Mrs. Grover flipped through the pages of my handwritten project ‘Small is Beautiful’, a study of economics as if people mattered. She drew a small heart on the rough plan, she said “Divyangana, I see my younger self in you.” My heart flipped like a jolly retriever who had just landed its paws onto a squirrel. We often sat together to discuss my poems, my scripts, DEMIAN. Her absence is aching, the days she talked about how Harry Styles is the most charming man, the days we went out to the field to understand the economy of ecology, all those lessons of the PPC, supply and demand curves that included coffee, chocolates, marshmallows, teddies and definitely no forgetting her kittens named after famous poets..
I invested myself in thoughts of strengthening the small scale industries and an inducement of hope for an expansive growth into larger business models, i.e., nourishing and beefing up the firms for an entrenched capitalist country that India could be. They have to be helped to help themselves. “Would India ever adapt to the concepts of metaphysics and establish a Capitalist yet Buddhist form of Economy?” is a question that trailed me to every Economics Class. It has always been easier to deal with the goods in comparison to the people, they do not have a mind of their own and hence don’t raise a communication gap issue.
They say all the primary insights are overlooked if we continue to think of development in quantitative terms, hence a fairyland bubble was developed in Bhutan. GDP was abolished to embrace the abstract of GNH, i.e.Gross National Happiness.
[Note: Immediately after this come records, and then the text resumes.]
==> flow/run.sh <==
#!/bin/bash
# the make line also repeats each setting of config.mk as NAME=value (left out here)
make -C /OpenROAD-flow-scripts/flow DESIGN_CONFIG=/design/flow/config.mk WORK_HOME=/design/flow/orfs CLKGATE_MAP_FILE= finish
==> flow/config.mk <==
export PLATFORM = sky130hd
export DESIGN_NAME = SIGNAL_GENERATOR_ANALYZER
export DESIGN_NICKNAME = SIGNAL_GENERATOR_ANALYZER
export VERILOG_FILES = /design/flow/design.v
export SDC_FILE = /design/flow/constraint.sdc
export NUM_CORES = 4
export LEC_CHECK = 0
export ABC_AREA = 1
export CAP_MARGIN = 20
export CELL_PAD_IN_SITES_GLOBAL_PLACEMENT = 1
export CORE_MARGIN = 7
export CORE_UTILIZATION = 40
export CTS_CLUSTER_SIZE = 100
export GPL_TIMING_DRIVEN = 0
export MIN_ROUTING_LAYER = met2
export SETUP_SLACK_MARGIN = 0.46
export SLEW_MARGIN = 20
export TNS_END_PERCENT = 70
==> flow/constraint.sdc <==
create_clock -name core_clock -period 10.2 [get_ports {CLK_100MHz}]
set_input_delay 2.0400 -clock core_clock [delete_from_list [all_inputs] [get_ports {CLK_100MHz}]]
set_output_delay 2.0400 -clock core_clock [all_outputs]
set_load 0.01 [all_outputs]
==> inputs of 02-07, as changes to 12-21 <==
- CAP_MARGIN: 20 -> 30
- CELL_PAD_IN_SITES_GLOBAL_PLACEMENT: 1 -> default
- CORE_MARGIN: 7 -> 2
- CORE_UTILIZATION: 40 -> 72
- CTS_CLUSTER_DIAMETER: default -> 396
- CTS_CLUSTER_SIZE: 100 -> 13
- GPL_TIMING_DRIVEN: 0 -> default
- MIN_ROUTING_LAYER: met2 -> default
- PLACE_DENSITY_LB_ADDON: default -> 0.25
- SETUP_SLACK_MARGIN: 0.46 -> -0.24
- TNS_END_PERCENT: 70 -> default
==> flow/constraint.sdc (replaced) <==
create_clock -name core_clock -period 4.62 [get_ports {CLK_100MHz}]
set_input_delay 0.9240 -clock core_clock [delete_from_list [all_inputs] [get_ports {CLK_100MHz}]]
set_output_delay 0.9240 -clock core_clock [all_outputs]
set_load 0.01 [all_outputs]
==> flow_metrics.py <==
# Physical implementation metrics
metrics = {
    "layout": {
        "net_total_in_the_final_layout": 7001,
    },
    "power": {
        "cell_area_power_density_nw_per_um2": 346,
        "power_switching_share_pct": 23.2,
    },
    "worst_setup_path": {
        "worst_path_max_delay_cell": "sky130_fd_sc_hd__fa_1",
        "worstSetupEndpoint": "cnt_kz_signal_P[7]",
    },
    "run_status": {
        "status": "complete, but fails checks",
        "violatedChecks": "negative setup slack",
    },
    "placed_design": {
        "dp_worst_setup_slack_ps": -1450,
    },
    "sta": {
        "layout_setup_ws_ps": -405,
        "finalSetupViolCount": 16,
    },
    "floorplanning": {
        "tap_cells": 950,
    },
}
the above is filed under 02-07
==> flow/design.v (excerpt) <==
module datapath(output [6:0] display, days, output [3:0] segment, output am, pm, dblink, Sound, Vcc_out, input Next, Up, SetTime, SetAlarm, Snooze, Stop, Mute, Clr, Clk_sys);
Size in the first run: about 220 flip-flops, about 32 I/O pins.
Settings: LEC_CHECK=0, CAP_MARGIN=35, CORE_MARGIN=2, CORE_UTILIZATION=72, CTS_CLUSTER_DIAMETER=39, PLACE_DENSITY=0.64, SETUP_SLACK_MARGIN=0.13, SLEW_MARGIN=20; clock period 10.6 ns.
run.sh (not shown) runs the stock make flow with config.mk's settings and CLKGATE_MAP_FILE=.
The first run completed with no timing, DRC or antenna violations.
Change:
==> flow/config.mk (replaced) <==
export PLATFORM = sky130hd
export DESIGN_NAME = datapath
export DESIGN_NICKNAME = datapath
export VERILOG_FILES = /design/flow/design.v
export SDC_FILE = /design/flow/constraint.sdc
export NUM_CORES = 4
export LEC_CHECK = 0
export CAP_MARGIN = 15
export CORE_MARGIN = 2
export CORE_UTILIZATION = 72
export PLACE_DENSITY_LB_ADDON = 0.0
export SETUP_SLACK_MARGIN = 1.37
export SLEW_MARGIN = 20
==> flow/constraint.sdc (replaced) <==
create_clock -name core_clock -period 4.68 [get_ports {Clk_sys}]
set_input_delay 0.9360 -clock core_clock [delete_from_list [all_inputs] [get_ports {Clk_sys}]]
set_output_delay 0.9360 -clock core_clock [all_outputs]
set_load 0.01 [all_outputs]
Result: The new run finished with timing, DRC and antenna clean; critical path depth increases by 2; synthesized area stays the same; power grows by well over a third; worst hold slack is worse by 0.029 ns; routed wire length increases slightly; utilization grows by 1.0 points.
Change:
--- a/flow/config.mk
+++ b/flow/config.mk
@@ -6,8 +6,11 @@
 export NUM_CORES = 4
 export LEC_CHECK = 0
-export CAP_MARGIN = 15
+export ABC_AREA = 1
+export CAP_MARGIN = 20
+export CORE_ASPECT_RATIO = 1.42
 export CORE_MARGIN = 2
 export CORE_UTILIZATION = 72
-export PLACE_DENSITY_LB_ADDON = 0.0
-export SETUP_SLACK_MARGIN = 1.37
+export CTS_CLUSTER_SIZE = 10
+export PLACE_DENSITY_LB_ADDON = 0.17
+export SETUP_SLACK_MARGIN = 1.38
 export SLEW_MARGIN = 20
The new run completed without violations.
Synthesized area rose by 2.2%.
Design area hardly moves.
Maximum frequency rises by 14%.
Wire length rises by 11%.
Synthesized cell count is higher by 31%.
Total power climbs by 6.2%.
Change:
==> flow/config.mk (replaced) <==
export PLATFORM = sky130hd
export DESIGN_NAME = datapath
export DESIGN_NICKNAME = datapath
export VERILOG_FILES = /design/flow/design.v
export SDC_FILE = /design/flow/constraint.sdc
export NUM_CORES = 4
export LEC_CHECK = 0
export CAP_MARGIN = 15
export CORE_MARGIN = 2
export CORE_UTILIZATION = 72
export CTS_CLUSTER_DIAMETER = 389
export CTS_CLUSTER_SIZE = 18
export PLACE_DENSITY_LB_ADDON = 0.0
export SETUP_SLACK_MARGIN = 1.2
export SLEW_MARGIN = 20
Effect: Critical path depth drops by 1. Clock power falls by 28%. Sequential share of layout area rises by 1.3 points. Sequential cell count does not change. Total power drops by 14%. Core utilization falls by 1.8 points. Sequential power goes up by about 5%.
It was a rainy morning sometime in September, I entered the class while Mrs.Grover was setting up the EduComp for the class. The windows were open and I could smell the cold rain and feel the cool breeze across my face. I settled near my friend Supriya, opened my notebook to take down the notes and found the index where Mrs. Grover had scribbled “YOU MAKE ME HAPPY :) :) :)” in the most elegant, red-inked cursive. Each positive affirmation from her used to add an extra gallon of esteem in me. She was the most composed, neat and beautiful woman that I had ever come across in my life, highly intellectual and gorgeous in every aspect. My thoughts were interrupted by a loud voice coming through the speakers. Mrs.Grover smiled charmingly, and asked us to pay attention to the documentary concerning the Economy of Bhutan. While the video gloated about the 72 percent forest cover in Bhutan, I couldn’t help but take note of how gloriously green, pink and white colours were scattered around where Loreto stood. It was serene and surreal yet clouded, I loved it that way.
The man in the video preached in regard to the ingredients that are measured in order to bake happy chocolate cookies for one’s country. Starting with psychological well being, it continued along the facets of health, time use, education, cultural diversity, resilience, good governance, living standards, community vitality and ecological diversity. It seemed like an exquisite idea to resort to, a structure that would lead a country to it’s eternal happiness. The people of Bhutan lived under the conditions of grinding poverty isolated from the ‘curse of globalization’ attempting to preserve its pristine culture and prosper. For example one of their unusual regulations is to adorn oneself with the traditional attires at all times when outside, men have to wear a Gho and Kira for the women. Traditional architecture and infrastructures are also promoted. According to King Jigme Singye Wangchuk who succeeded the throne in 1972, economic growth doesn’t account for contentment.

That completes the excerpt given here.